# EXERCISE
Using the entries that follow, write out the line containing "set_input_delay 1.34 -clock", the line containing "set_load 0.01 [all_outputs]", and every line between them, exactly and nothing else.

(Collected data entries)
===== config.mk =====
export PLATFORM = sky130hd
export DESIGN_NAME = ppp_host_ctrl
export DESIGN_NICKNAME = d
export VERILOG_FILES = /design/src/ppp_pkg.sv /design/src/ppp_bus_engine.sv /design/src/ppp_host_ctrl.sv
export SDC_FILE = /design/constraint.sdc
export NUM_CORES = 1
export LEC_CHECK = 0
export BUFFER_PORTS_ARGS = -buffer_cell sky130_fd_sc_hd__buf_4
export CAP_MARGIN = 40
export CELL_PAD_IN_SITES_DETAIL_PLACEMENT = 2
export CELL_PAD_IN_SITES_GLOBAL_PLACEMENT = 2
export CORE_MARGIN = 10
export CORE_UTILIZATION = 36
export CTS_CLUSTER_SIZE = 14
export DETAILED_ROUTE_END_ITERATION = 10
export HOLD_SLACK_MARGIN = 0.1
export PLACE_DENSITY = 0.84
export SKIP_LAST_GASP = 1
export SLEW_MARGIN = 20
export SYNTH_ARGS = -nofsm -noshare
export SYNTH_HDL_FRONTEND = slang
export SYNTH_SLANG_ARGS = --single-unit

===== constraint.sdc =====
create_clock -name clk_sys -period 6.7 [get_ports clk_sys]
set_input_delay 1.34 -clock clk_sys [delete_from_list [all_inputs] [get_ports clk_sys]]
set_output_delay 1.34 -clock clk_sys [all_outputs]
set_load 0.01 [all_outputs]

--

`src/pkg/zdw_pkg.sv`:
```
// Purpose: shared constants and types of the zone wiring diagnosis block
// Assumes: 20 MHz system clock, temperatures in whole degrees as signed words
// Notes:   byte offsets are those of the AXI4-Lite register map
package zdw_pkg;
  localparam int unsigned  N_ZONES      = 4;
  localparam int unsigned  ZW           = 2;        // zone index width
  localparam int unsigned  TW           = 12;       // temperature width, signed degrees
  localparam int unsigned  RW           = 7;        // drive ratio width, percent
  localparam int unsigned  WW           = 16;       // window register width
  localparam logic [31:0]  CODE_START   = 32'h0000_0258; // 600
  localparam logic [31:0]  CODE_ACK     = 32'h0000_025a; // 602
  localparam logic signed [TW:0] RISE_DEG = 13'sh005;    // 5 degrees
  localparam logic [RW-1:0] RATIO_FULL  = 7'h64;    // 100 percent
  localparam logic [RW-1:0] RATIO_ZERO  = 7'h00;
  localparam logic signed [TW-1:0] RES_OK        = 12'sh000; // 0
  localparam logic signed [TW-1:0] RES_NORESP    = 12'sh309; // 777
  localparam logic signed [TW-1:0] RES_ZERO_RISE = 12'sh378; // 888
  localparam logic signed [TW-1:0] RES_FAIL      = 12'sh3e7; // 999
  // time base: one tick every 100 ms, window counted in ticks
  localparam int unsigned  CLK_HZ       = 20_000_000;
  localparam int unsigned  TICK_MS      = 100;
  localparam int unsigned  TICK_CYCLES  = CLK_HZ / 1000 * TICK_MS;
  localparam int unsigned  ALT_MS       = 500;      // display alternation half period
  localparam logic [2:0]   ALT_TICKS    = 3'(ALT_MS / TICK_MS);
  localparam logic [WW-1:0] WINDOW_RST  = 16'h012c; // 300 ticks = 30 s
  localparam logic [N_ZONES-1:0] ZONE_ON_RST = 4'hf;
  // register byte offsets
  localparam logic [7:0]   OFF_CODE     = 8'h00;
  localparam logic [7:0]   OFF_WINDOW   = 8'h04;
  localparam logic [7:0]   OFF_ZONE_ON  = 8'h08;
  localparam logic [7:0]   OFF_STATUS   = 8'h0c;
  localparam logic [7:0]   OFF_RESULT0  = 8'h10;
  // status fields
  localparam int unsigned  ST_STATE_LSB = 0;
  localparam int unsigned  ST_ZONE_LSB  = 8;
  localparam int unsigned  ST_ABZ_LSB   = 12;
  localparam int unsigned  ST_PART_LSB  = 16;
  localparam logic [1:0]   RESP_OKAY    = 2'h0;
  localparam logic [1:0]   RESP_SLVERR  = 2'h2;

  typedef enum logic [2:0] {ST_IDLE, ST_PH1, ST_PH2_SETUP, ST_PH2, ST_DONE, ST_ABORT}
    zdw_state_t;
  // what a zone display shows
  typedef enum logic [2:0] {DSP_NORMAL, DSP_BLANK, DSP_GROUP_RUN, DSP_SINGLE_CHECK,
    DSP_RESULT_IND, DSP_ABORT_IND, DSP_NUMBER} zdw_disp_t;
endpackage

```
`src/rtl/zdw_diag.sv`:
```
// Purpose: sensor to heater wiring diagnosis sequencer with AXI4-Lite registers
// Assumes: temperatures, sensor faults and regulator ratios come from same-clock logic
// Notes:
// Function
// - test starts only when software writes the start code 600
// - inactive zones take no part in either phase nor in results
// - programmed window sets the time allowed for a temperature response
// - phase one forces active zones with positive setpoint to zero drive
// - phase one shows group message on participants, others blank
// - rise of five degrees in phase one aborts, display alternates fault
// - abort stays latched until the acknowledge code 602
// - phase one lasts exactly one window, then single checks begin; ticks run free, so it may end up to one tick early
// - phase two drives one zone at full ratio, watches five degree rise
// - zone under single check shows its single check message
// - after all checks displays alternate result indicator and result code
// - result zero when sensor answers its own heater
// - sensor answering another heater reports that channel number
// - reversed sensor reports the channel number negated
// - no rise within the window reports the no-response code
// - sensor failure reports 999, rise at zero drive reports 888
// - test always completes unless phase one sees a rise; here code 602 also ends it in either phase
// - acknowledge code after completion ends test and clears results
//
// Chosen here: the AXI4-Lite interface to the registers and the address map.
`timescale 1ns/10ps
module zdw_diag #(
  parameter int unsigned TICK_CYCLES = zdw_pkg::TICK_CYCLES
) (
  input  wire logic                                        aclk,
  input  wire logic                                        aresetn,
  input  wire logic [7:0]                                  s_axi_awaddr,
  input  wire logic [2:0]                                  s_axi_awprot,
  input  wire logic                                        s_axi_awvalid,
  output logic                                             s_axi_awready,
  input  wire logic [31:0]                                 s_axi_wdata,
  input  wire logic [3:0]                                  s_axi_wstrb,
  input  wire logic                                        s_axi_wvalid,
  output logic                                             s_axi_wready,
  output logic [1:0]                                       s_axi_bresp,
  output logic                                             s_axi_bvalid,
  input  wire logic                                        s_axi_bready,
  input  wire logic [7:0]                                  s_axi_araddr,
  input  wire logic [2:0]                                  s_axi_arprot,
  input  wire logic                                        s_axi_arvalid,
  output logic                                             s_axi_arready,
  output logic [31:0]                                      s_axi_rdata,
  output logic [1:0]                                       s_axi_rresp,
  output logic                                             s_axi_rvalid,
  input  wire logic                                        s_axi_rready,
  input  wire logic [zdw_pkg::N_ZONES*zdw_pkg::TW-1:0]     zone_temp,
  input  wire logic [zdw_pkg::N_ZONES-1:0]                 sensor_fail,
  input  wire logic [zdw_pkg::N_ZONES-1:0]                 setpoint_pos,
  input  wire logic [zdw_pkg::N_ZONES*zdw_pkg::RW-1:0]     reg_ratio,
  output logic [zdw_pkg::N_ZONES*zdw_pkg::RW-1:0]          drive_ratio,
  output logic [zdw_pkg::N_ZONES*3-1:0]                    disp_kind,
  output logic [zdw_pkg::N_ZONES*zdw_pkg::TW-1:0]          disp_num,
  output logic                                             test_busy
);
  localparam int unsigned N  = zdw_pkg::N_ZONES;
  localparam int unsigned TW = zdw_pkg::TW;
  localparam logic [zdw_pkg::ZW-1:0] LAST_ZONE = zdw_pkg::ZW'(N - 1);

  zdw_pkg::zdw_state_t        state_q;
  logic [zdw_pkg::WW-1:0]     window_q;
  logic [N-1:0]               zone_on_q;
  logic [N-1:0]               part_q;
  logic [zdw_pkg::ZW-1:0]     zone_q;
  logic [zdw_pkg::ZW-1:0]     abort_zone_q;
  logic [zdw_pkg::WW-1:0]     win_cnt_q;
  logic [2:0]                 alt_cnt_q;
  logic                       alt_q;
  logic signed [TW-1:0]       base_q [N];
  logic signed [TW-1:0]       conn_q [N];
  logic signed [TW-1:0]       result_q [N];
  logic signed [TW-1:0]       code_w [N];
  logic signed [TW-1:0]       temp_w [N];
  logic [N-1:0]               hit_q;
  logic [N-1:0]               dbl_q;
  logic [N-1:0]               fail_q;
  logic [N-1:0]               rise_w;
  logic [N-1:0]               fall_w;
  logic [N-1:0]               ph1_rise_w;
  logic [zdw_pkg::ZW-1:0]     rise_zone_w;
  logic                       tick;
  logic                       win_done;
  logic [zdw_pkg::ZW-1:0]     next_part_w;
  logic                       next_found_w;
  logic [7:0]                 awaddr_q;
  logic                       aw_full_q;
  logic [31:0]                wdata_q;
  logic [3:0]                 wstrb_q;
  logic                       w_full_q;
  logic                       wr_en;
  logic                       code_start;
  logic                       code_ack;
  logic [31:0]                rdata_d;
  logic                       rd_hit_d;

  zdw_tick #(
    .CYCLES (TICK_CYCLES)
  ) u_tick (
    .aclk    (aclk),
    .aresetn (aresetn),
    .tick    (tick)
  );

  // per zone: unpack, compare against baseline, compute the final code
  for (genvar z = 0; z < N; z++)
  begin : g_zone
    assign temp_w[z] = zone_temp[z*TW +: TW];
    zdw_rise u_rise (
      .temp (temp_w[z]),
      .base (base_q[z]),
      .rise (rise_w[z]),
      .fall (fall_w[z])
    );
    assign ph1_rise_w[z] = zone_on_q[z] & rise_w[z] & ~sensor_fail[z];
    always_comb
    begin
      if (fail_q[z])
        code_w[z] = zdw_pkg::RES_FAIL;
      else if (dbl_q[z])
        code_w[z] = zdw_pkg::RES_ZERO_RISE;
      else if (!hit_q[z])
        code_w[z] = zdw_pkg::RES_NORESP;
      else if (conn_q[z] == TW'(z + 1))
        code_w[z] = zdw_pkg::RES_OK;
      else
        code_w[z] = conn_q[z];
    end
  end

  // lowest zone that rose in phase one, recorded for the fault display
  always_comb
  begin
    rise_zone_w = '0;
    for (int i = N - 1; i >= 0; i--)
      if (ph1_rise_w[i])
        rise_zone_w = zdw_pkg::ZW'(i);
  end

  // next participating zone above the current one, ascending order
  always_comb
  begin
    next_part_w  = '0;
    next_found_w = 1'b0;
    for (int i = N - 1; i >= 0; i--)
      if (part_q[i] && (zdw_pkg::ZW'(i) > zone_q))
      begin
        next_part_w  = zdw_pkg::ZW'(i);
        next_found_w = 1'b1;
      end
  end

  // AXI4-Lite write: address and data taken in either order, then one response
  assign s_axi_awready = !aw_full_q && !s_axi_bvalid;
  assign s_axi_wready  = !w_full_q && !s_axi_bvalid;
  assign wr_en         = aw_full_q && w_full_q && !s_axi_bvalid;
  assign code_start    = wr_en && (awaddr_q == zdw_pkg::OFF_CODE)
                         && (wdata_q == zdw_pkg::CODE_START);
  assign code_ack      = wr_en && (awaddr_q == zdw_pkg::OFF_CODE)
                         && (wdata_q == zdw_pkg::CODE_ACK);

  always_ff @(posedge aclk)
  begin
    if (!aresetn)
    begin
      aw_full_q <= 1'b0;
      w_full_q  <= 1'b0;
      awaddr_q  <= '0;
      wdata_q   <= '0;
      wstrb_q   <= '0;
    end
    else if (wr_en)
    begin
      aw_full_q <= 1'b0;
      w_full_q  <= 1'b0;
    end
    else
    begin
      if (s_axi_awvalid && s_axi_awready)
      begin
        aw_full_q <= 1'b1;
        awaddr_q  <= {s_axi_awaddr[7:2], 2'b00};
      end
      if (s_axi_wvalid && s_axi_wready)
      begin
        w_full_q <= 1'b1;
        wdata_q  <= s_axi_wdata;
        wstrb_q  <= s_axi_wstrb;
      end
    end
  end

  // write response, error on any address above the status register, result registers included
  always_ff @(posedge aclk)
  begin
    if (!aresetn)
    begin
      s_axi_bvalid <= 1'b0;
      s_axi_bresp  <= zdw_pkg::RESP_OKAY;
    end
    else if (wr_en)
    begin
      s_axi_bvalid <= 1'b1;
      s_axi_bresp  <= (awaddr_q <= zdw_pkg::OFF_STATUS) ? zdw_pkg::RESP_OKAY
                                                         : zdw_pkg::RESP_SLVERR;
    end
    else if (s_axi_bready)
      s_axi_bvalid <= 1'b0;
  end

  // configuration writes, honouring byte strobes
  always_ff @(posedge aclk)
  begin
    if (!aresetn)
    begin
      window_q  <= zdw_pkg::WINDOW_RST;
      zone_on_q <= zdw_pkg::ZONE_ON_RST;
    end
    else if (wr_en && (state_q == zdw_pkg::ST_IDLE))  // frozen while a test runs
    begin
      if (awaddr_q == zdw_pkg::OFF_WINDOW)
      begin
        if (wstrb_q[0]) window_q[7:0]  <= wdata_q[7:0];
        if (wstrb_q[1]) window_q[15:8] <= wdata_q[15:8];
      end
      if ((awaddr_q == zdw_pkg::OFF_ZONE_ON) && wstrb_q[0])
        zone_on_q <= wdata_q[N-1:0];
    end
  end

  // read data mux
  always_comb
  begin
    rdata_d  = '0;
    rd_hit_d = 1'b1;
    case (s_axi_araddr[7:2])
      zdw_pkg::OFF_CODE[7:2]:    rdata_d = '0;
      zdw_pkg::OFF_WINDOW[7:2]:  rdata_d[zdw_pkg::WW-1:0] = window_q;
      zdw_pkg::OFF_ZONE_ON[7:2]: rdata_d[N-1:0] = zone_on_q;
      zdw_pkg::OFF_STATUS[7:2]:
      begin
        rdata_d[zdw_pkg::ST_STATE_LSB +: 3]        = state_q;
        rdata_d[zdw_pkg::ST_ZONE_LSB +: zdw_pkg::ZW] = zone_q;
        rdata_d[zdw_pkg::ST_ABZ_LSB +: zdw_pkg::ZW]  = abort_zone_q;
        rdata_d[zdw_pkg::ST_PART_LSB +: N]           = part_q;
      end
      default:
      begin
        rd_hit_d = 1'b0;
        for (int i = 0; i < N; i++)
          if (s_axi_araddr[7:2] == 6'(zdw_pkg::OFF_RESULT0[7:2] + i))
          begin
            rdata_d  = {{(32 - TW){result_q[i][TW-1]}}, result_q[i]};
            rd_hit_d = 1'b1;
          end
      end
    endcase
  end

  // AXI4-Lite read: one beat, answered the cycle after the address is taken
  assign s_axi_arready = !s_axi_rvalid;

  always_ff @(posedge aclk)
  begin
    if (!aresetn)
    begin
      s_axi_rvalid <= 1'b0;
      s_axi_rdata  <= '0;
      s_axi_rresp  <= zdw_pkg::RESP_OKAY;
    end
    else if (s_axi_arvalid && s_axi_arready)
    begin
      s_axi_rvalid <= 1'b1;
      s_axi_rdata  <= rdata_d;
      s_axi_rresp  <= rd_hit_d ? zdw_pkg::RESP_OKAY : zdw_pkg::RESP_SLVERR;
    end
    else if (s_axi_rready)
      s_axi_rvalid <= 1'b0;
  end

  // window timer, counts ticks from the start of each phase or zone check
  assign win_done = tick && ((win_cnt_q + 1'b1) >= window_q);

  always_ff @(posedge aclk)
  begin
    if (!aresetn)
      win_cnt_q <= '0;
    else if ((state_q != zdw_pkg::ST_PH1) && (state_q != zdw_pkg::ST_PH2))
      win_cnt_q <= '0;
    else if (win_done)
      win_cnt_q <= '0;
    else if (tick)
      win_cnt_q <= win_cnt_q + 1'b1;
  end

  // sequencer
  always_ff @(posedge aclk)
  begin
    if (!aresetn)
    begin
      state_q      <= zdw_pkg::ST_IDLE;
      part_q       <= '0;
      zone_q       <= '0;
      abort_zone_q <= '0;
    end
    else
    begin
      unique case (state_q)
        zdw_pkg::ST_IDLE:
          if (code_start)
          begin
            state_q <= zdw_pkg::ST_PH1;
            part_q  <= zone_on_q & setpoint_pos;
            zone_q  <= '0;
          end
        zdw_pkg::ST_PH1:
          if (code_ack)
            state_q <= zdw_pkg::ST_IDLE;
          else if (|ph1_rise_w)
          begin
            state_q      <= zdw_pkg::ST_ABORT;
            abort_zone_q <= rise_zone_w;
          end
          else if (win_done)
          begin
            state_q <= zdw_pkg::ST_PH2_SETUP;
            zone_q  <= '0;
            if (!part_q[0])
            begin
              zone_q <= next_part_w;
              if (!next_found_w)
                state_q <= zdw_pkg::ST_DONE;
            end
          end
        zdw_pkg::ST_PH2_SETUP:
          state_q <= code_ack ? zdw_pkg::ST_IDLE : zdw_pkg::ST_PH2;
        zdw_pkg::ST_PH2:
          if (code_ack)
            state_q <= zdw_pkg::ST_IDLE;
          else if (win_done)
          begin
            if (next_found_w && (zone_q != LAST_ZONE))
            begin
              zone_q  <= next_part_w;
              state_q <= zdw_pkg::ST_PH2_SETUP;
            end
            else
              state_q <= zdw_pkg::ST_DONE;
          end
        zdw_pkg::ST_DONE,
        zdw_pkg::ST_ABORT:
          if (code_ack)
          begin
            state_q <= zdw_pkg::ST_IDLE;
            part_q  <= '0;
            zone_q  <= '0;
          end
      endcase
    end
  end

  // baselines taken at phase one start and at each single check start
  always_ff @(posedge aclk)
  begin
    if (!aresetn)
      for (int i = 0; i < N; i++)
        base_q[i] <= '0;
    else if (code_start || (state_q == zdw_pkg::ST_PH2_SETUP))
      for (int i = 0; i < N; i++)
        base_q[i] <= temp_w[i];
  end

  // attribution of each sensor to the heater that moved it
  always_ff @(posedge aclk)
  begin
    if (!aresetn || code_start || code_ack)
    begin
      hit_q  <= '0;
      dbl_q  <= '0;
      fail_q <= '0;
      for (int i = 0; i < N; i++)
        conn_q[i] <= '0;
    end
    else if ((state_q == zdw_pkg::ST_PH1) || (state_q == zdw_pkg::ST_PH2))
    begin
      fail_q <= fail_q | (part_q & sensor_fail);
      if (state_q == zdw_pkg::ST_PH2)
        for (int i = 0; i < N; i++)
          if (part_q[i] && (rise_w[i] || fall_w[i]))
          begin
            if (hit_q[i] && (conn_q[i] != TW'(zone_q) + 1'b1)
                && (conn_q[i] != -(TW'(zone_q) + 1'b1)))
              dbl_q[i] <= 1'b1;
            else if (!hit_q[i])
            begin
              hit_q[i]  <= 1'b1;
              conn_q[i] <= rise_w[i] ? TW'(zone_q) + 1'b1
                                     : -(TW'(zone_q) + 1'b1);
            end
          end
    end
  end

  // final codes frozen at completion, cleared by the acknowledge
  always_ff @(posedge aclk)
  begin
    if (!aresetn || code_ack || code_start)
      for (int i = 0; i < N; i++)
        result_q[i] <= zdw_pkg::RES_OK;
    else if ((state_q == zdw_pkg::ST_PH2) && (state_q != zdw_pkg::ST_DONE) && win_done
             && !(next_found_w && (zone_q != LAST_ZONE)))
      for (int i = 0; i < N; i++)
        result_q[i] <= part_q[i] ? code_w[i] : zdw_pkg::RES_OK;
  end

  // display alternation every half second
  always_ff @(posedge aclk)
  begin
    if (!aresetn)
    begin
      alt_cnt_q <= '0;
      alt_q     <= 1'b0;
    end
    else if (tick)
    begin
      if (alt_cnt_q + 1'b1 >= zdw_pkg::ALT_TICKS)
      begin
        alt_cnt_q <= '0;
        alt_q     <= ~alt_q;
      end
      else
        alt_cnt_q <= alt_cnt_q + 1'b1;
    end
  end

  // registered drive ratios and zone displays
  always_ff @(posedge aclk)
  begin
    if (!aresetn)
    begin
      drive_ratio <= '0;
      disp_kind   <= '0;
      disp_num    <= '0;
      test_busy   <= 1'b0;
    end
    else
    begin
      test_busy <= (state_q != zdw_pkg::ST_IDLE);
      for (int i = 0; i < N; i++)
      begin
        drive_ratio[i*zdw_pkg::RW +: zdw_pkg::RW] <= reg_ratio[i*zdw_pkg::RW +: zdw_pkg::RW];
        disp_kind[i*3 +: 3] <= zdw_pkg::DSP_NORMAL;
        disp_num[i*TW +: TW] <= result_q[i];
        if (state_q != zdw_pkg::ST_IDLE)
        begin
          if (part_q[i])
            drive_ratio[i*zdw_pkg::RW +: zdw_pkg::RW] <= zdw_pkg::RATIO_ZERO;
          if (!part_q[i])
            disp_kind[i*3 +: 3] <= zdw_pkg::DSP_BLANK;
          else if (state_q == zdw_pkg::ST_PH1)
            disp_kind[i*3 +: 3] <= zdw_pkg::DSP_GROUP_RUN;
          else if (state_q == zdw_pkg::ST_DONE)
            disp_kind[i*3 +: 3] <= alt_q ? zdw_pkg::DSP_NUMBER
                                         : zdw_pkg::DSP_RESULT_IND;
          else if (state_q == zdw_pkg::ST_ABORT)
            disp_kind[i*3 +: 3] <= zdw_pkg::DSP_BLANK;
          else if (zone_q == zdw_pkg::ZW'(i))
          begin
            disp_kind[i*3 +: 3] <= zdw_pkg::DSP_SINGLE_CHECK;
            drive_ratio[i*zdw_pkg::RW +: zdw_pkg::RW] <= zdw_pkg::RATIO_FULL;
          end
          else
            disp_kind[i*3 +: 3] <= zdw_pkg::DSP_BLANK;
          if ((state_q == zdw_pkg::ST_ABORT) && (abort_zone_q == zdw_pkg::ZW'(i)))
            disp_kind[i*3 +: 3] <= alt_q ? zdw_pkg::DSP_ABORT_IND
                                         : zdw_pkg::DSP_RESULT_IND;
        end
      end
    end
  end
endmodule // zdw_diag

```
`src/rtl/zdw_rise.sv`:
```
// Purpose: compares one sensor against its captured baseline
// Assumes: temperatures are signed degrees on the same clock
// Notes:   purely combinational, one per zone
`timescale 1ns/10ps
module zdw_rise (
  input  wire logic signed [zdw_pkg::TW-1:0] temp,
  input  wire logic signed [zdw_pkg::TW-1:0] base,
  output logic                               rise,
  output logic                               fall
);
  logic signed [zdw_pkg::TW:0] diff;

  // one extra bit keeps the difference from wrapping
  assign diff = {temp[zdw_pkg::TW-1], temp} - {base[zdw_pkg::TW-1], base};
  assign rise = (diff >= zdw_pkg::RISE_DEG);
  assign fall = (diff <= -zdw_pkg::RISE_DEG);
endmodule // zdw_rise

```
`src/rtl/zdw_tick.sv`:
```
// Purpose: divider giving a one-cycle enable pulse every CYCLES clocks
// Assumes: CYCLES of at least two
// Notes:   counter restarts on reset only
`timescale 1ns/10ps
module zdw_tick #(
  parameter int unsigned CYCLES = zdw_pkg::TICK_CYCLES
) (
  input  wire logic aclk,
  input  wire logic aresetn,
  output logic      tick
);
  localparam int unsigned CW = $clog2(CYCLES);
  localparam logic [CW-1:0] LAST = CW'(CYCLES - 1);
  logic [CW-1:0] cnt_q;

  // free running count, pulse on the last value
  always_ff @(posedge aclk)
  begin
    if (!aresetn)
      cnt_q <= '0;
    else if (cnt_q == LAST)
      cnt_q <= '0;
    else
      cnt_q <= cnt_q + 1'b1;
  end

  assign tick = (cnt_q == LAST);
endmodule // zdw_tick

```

# EXPECTED ANSWER
set_input_delay 1.34 -clock clk_sys [delete_from_list [all_inputs] [get_ports clk_sys]]
set_output_delay 1.34 -clock clk_sys [all_outputs]
set_load 0.01 [all_outputs]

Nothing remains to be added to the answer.